The 14th-20th May marks the start of Dementia Awareness Week. Dementia is set to be the 21st century’s biggest killer. The Alzheimer’s Society is encouraging everyone to get involved in Dementia Awareness week in order to raise awareness and urgently find a cure for dementia.
The Alzheimer’s Society aims to improve care, offer help and understanding and find a cure for dementia. This awareness week helps to break down the barriers that surround dementia and encourage people to openly speak to one another about the condition. This week encourages people to get involved in the various activities that are taking place, it also allows those individuals who may not know very much about dementia to learn more about the condition and how it affects people.
Dementia Awareness Week also allows those who may know someone who is or has been affected by dementia to fundraise in their honour, they can do this in a variety of ways. For example, they can organise an event of their choice, take place in an existing fundraising event or they can simply spread the message through creating one of this years United Against Dementia posters.
This year the Alzheimer’s Society is asking individuals to use their online template to create an image that shows their support in Uniting Against Dementia and raises awareness of the condition. The template allows individuals to quickly and easily upload an image to show their support. This can either be done individually or with friends, family or colleagues.
This image can then be shared online and on social media in order to show that you are supporting Dementia Awareness Week and the important work that the Alzheimer’s Society does. This tool is a creative and interactive way for people to get involved in Dementia Awareness Week.
To create your own United Against Dementia image, please click here.

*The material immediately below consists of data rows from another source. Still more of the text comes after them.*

===== src/rtl/seg_scan_pkg.sv =====
// Shared constants and slot type for the four-digit multiplexed display scanner.
package seg_scan_pkg;

   localparam int          NUM_DIGITS = 4;
   localparam logic [3:0]  BLANK_CODE = 4'hF;
   localparam logic [3:0]  AN_OFF     = 4'b1111;

   typedef enum logic [1:0] {
      SLOT0 = 2'd0,
      SLOT1 = 2'd1,
      SLOT2 = 2'd2,
      SLOT3 = 2'd3
   } slot_e;

   function automatic logic [3:0] an_select(input slot_e s);
      return ~(4'b0001 << s);
   endfunction

   function automatic slot_e next_slot(input slot_e s);
      return slot_e'(2'(s + 2'd1));
   endfunction

endpackage


===== src/rtl/seg_scan_mux_refresh_tick.sv =====
// Free-running prescaler: counts 0..DIV-1 and flags the last count of each period.
module refresh_tick #(
   parameter int DIV = 100000
) (
   input  logic                     i_clk,
   input  logic                     i_rst_n,
   output logic [$clog2(DIV)-1:0]   o_count,
   output logic                     o_wrap
);

   localparam int CW = $clog2(DIV);

   logic [CW-1:0] r_count;
   logic          w_wrap;

   assign w_wrap  = (r_count == CW'(DIV - 1));
   assign o_count = r_count;
   assign o_wrap  = w_wrap;

   always_ff @(posedge i_clk) begin
      if (!i_rst_n)    r_count <= '0;
      else if (w_wrap) r_count <= '0;
      else             r_count <= r_count + 1'b1;
   end

endmodule


===== src/rtl/seg_scan_mux.sv =====
// Four-digit anode scanner with guard blanking, leading-zero blanking and
// frame-synchronous display updates so a digit never tears mid-frame.
module seg_scan_mux
   import seg_scan_pkg::*;
#(
   parameter int REFRESH_DIV = 100000,
   parameter int GUARD       = 4
) (
   input  logic        clk,
   input  logic        rst_n,
   input  logic        load,
   input  logic [15:0] digits_in,
   input  logic        blank_lz,
   output logic [3:0]  bcd,
   output logic [3:0]  an,
   output logic        frame_start
);

   localparam int TW = $clog2(REFRESH_DIV);

   logic [TW-1:0] w_tick;
   logic          w_wrap;
   logic          w_boundary;
   logic          w_guard;
   logic          w_lz;
   logic          w_blank;
   logic [3:0]    w_nib;

   slot_e         r_idx;
   logic [15:0]   r_display;
   logic [15:0]   r_pending;
   logic          r_pend_valid;
   logic [3:0]    r_an;
   logic [3:0]    r_bcd;
   logic          r_frame_start;

   refresh_tick #(.DIV(REFRESH_DIV)) u_tick (
      .i_clk   (clk),
      .i_rst_n (rst_n),
      .o_count (w_tick),
      .o_wrap  (w_wrap)
   );

   assign w_boundary = w_wrap && (r_idx == SLOT3);
   assign w_guard    = (w_tick < TW'(GUARD));

   always_comb begin
      w_lz  = 1'b0;
      w_nib = r_display[3:0];
      unique case (r_idx)
         SLOT0: begin w_lz = 1'b0;                     w_nib = r_display[3:0];   end
         SLOT1: begin w_lz = (r_display[15:4]  == '0); w_nib = r_display[7:4];   end
         SLOT2: begin w_lz = (r_display[15:8]  == '0); w_nib = r_display[11:8];  end
         SLOT3: begin w_lz = (r_display[15:12] == '0); w_nib = r_display[15:12]; end
      endcase
   end

   assign w_blank = w_guard || (blank_lz && w_lz);

   always_ff @(posedge clk) begin
      if (!rst_n) begin
         r_idx <= SLOT0;
      end else if (w_wrap) begin
         r_idx <= next_slot(r_idx);
      end
   end

   // A load landing on the boundary itself bypasses the pending buffer.
   always_ff @(posedge clk) begin
      if (!rst_n) begin
         r_display    <= '0;
         r_pending    <= '0;
         r_pend_valid <= 1'b0;
      end else if (w_boundary) begin
         if (load)              r_display <= digits_in;
         else if (r_pend_valid) r_display <= r_pending;
         r_pend_valid <= 1'b0;
      end else if (load) begin
         r_pending    <= digits_in;
         r_pend_valid <= 1'b1;
      end
   end

   always_ff @(posedge clk) begin
      if (!rst_n) begin
         r_an          <= AN_OFF;
         r_bcd         <= BLANK_CODE;
         r_frame_start <= 1'b0;
      end else begin
         r_an          <= w_blank ? AN_OFF     : an_select(r_idx);
         r_bcd         <= w_blank ? BLANK_CODE : w_nib;
         r_frame_start <= w_boundary;
      end
   end

   assign an          = r_an;
   assign bcd         = r_bcd;
   assign frame_start = r_frame_start;

endmodule


===== config.mk =====
export PLATFORM = sky130hd
export DESIGN_NAME = seg_scan_mux
export DESIGN_NICKNAME = d
export VERILOG_FILES = /design/src/rtl/seg_scan_pkg.sv /design/src/rtl/seg_scan_mux_refresh_tick.sv /design/src/rtl/seg_scan_mux.sv
export SDC_FILE = /design/constraint.sdc
export NUM_CORES = 1
export LEC_CHECK = 0
export CAP_MARGIN = 20
export CORE_MARGIN = 2
export CORE_UTILIZATION = 40
export DETAILED_ROUTE_END_ITERATION = 7
export HOLD_SLACK_MARGIN = 0.1
export PLACE_DENSITY_LB_ADDON = 0.25
export SYNTH_ARGS = -nofsm -noshare
export SYNTH_HDL_FRONTEND = slang
export SYNTH_SLANG_ARGS = --single-unit

===== constraint.sdc =====
create_clock -name clk -period 3 [get_ports clk]
set_input_delay 0.45 -clock clk [delete_from_list [all_inputs] [get_ports clk]]
set_output_delay 0.45 -clock clk [all_outputs]
set_load 0.005 [all_outputs]

==> reports/results.tsv <==
stage	metric	value	unit
clock_network	insertion_delay	350	ps
placement	portBuffers	28	
sta	period_share	0.719	
clock_network	cts_tree	yes	
floorplan	start_util	0.417	
clock_network	cts.clk_slew.worst_paths	60	ps
global_route	overflow	0	
power	power_density	539	mW/mm^2
yosys	yosysMostFrequentCell	nand2_1	
drt	routedWlPerCell	12.6	microns
power	ir_drop	224	uV
floorplan	core_area	0.00683	sq mm
worst_setup_path	cp.required	3200	ps
global_route	grt_pass1_vias	2024	
placement	place_ws	766	ps
worst_setup_path	worst-path-max-fanout	17	
placement	place.gp.congestion	0.808	
floorplan	std_cell_rows	30	
job	drv_cap	0	
yosys	async_flop_share	0	
yosys	yosysTopAreaCellShare	0.429	
clock_network	numCtsBuffers	9	
sta	rsz0062_at_grt	no	
worst_setup_path	startpoint_type	register	
final_layout	utilization	0.499	
yosys	syn-mean-instance-area	8.98	sq um
yosys	synth_edf_count	0	
final_layout	n_antenna_cell	0	
yosys	yosys_register_bits	61	
yosys	synthesis.nets	343	
placement	place_inst	428	
sta	timing.slew.headroom	0.516	
clock_network	htreeDepth	3	
global_route	grt_pass1_wl	9.36	mm
global_route	grt_use_total	0.157	
global_route	grt_max_degree	68	
power	p_leak	0.00125	uW
clock_network	cts-hold-fix-buffers	0	
clock_network	root_buffer	clkbuf_8	
final_layout	layout.nets	369	
drt	vias	2215	
worst_setup_path	critPathCaptureType	register	
yosys	ys_types	37	
floorplan	dieWidth	88.4	microns
floorplan	die_y	88.4	microns
clock_network	post_cts_buffers	0	
yosys	synth_area_leaders	dfxtp_1 43%, mux2i_1 11%, nand2_1 11%, mux2_2 6.3%, ha_1 2.6%	
final_layout	layout-drive-gt1-share	0.132	
clock_network	cts_max_path_buffers	2	
sta	finalSetupTns	0	ps
drt	routed_wirelength	5.60	mm
sta	period_needed	2160	ps
sta	worst_pin_slew	726	ps
sta	finalMaxSlewViolations	0	
drt	dr.pass1.iters	4	
sta	hold_violations	0	
yosys	synth_common_cells	82 x nand2_1, 61 x dfxtp_1, 32 x mux2i_1, 17 x nor2_1, 16 x mux2_2	
drt	dr.first_iter.drc_count	114	
worst_setup_path	arrival	2360	ps
floorplan	ios	29	
sta	layout_setup_ws	844	ps
yosys	yosys_warnings	0	
final_layout	fin_cells	444	
floorplan	dieArea	0.00781	sq mm
drt	ant_nets	0	
worst_setup_path	crit_type	reg2reg	
clock_network	clock-sinks	61	
yosys	synthCells	317	
run_status	status	completed	
final_layout	syn_to_final_growth	19.7	%
power	power	1840	uW
sta	setup_viol_count_final	0	
hold_path	hp-class	in2reg	
final_layout	nFillCells	684	
drt	drc_errors	0	
clock_network	ctsResizeCount	0	
sta	fmax	464	MHz
placement	hpwl	3.81	mm
sta	clock_skew	10.1	ps
global_route	antenna_found_initial	0	
yosys	syn-cell-area	0.00285	sq mm
yosys	yosysTopAreaCell	dfxtp_1	
yosys	synth-main-ff-cell	dfxtp_1	
drt	via_per_inst	4.99	
yosys	seq_area_frac_synth	0.429	
## sequential cells by signal, summed over array words and instances (netlist names)
name / flops
u_tick.o_count: 17
frame_start: 1
r_idx: 2
r_pend_valid: 1
r_display: 16
an: 4
bcd: 4
r_pending: 16
## stage by stage
stage	hold WS, ps	cell area, sq um
finish	416	3410
global route	420	3410
CTS	393	3410
detailed placement	448	3160
global placement	440	3160
floorplan	432	2850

Here are some of the shocking statistics about Dementia:
- Dementia is the number one killer in England and Wales and there is currently no cure for it
- A third of babies born today will develop dementia in their lifetime
- The government doesn’t pay for dementia care as they would with other illnesses, such as cancer
- A dementia care home can cost between £600 and £1200 a week
The United Against Dementia campaign has already gained support from figures such as comedian, Jo Brand, Mayor of London, Sidique Khan and Olympic athlete, James Cracknell, to name a few.